| Items listed in a dataset |
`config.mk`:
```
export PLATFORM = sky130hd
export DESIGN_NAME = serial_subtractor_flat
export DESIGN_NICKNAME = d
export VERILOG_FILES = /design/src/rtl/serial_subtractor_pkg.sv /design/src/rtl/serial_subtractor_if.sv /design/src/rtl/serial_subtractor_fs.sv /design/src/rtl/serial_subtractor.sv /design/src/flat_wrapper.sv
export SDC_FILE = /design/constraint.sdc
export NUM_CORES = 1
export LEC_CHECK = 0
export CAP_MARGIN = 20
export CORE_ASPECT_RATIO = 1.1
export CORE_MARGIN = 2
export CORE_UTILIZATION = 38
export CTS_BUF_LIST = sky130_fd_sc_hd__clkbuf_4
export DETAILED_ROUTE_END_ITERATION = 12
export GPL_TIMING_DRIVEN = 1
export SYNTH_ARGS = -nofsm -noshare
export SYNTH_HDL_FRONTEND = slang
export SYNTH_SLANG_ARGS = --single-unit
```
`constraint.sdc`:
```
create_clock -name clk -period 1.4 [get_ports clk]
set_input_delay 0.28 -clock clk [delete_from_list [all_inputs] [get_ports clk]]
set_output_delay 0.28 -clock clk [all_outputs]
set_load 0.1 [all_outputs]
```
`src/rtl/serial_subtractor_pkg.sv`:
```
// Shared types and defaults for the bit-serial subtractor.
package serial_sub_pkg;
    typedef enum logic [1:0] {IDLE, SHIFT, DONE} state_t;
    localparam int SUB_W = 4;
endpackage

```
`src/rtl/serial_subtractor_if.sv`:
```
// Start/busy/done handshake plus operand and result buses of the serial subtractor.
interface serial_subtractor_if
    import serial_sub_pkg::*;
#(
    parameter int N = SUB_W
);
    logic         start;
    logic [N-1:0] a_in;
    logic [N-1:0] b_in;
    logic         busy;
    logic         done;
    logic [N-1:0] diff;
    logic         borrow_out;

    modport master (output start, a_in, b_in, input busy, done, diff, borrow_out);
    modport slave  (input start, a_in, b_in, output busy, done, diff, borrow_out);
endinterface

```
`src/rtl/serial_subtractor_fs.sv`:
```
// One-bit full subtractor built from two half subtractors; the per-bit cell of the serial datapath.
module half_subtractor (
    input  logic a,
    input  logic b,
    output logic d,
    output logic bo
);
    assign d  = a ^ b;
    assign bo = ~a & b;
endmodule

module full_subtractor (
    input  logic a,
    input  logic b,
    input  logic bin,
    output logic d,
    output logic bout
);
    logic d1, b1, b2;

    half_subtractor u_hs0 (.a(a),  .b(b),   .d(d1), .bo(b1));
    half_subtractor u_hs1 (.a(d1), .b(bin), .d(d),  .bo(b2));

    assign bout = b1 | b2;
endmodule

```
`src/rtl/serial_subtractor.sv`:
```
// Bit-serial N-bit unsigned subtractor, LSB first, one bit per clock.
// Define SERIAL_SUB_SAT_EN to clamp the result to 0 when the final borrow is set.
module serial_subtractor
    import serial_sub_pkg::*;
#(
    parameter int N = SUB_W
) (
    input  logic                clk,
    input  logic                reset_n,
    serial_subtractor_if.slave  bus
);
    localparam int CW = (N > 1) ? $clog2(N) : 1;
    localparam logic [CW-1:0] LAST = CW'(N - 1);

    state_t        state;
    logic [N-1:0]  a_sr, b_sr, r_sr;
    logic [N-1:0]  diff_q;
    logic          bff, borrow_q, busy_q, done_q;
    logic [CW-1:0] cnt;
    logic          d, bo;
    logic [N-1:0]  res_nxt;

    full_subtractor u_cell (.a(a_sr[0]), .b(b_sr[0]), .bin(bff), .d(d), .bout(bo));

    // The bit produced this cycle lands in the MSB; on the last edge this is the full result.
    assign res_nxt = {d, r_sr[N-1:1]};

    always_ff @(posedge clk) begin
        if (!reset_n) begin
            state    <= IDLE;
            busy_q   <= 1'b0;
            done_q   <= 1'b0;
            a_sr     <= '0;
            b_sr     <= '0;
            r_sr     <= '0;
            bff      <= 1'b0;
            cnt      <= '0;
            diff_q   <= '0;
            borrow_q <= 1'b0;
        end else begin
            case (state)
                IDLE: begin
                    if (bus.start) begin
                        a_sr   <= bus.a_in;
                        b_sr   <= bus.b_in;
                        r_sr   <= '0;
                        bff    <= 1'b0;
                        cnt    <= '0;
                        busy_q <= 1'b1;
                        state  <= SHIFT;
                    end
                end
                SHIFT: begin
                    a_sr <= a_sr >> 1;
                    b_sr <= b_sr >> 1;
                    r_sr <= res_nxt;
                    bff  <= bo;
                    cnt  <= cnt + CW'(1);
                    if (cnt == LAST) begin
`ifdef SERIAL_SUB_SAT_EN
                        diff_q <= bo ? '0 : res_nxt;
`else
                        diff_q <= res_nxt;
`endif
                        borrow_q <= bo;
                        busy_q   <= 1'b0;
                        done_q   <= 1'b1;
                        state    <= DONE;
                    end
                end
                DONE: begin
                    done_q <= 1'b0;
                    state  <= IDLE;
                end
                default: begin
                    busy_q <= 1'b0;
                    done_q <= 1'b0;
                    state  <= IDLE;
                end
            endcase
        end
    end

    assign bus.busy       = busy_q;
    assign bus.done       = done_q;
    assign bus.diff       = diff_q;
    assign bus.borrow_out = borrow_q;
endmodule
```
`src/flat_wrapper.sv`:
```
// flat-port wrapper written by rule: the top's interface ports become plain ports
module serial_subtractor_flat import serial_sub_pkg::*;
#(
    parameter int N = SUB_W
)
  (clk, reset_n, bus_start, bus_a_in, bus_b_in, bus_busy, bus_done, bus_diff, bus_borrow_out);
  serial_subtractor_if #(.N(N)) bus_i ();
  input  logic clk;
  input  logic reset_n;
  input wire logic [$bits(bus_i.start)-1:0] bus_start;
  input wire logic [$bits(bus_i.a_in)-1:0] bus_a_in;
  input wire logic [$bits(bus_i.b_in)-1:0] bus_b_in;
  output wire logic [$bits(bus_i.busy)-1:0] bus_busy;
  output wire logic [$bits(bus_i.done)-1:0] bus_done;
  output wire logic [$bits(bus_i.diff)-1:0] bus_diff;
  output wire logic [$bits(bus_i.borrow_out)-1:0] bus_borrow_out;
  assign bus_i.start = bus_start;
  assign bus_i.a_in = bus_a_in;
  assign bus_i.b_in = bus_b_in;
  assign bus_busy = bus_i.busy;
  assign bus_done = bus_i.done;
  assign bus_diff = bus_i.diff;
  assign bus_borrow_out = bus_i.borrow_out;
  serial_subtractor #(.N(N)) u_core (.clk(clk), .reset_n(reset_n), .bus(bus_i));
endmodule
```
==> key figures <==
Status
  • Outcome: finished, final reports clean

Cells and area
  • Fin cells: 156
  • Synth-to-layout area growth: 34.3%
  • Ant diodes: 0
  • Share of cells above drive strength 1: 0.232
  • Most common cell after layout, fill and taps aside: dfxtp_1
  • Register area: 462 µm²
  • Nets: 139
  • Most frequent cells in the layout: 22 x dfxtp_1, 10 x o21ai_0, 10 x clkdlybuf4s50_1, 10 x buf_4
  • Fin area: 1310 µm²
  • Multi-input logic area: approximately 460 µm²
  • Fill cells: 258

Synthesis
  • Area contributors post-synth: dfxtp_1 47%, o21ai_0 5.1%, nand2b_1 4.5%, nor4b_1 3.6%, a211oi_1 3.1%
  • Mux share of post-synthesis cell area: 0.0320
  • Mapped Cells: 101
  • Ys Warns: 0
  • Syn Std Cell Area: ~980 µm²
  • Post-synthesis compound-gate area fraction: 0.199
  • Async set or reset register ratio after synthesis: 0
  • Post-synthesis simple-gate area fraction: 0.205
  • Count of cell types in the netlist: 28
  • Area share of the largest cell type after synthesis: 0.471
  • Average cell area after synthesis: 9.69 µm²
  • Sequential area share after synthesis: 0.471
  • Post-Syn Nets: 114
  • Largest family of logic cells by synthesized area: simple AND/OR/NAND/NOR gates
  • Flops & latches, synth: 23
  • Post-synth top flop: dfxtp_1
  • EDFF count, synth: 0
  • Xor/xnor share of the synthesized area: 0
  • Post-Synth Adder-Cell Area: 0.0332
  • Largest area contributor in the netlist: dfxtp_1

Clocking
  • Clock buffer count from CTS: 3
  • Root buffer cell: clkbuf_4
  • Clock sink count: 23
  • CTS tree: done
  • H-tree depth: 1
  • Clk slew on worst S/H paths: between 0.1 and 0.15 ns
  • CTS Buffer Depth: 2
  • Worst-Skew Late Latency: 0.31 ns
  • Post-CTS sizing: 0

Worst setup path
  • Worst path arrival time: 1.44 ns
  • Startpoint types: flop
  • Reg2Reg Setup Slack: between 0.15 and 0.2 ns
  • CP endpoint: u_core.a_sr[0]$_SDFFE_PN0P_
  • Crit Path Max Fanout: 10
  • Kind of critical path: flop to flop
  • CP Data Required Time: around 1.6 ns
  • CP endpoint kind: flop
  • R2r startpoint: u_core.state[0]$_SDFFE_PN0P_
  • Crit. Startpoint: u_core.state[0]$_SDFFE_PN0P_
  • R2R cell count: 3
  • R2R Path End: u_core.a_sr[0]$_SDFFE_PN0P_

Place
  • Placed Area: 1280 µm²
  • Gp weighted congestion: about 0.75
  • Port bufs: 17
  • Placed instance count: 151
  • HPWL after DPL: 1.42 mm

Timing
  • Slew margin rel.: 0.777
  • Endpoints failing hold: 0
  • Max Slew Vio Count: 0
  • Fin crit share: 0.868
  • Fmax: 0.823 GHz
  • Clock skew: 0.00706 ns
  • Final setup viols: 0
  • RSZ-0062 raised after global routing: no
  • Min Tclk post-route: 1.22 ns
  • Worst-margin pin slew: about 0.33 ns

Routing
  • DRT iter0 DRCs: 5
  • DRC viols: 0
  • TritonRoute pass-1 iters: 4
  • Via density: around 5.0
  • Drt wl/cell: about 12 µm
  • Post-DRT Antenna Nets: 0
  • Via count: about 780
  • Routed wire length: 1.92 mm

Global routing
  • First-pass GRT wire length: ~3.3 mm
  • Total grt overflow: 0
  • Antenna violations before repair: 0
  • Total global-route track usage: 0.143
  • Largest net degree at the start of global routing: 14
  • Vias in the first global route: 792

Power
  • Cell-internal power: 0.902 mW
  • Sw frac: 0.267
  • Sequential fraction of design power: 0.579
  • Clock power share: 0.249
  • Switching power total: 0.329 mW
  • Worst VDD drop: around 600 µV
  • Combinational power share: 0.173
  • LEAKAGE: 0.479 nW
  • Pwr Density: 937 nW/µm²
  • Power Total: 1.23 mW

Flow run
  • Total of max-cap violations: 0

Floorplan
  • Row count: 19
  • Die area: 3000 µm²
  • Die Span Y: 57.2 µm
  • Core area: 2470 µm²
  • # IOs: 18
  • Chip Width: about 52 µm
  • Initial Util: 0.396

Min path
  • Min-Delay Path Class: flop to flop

--

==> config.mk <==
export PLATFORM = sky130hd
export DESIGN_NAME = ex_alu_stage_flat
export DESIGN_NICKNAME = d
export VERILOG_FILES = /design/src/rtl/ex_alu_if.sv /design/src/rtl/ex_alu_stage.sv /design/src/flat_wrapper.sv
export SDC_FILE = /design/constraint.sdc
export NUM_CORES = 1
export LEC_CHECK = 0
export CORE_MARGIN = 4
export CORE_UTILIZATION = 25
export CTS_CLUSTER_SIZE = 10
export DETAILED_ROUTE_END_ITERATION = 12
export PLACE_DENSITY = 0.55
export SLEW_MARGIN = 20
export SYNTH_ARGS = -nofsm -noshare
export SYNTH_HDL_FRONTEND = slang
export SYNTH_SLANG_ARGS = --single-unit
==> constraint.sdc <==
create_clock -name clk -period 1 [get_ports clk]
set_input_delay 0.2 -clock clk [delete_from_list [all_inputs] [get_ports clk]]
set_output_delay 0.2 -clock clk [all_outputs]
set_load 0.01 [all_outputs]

| Task description |
Copy down every line of the entries containing the word "netlist".

| Task result |
  • Count of cell types in the netlist: 28
  • Largest area contributor in the netlist: dfxtp_1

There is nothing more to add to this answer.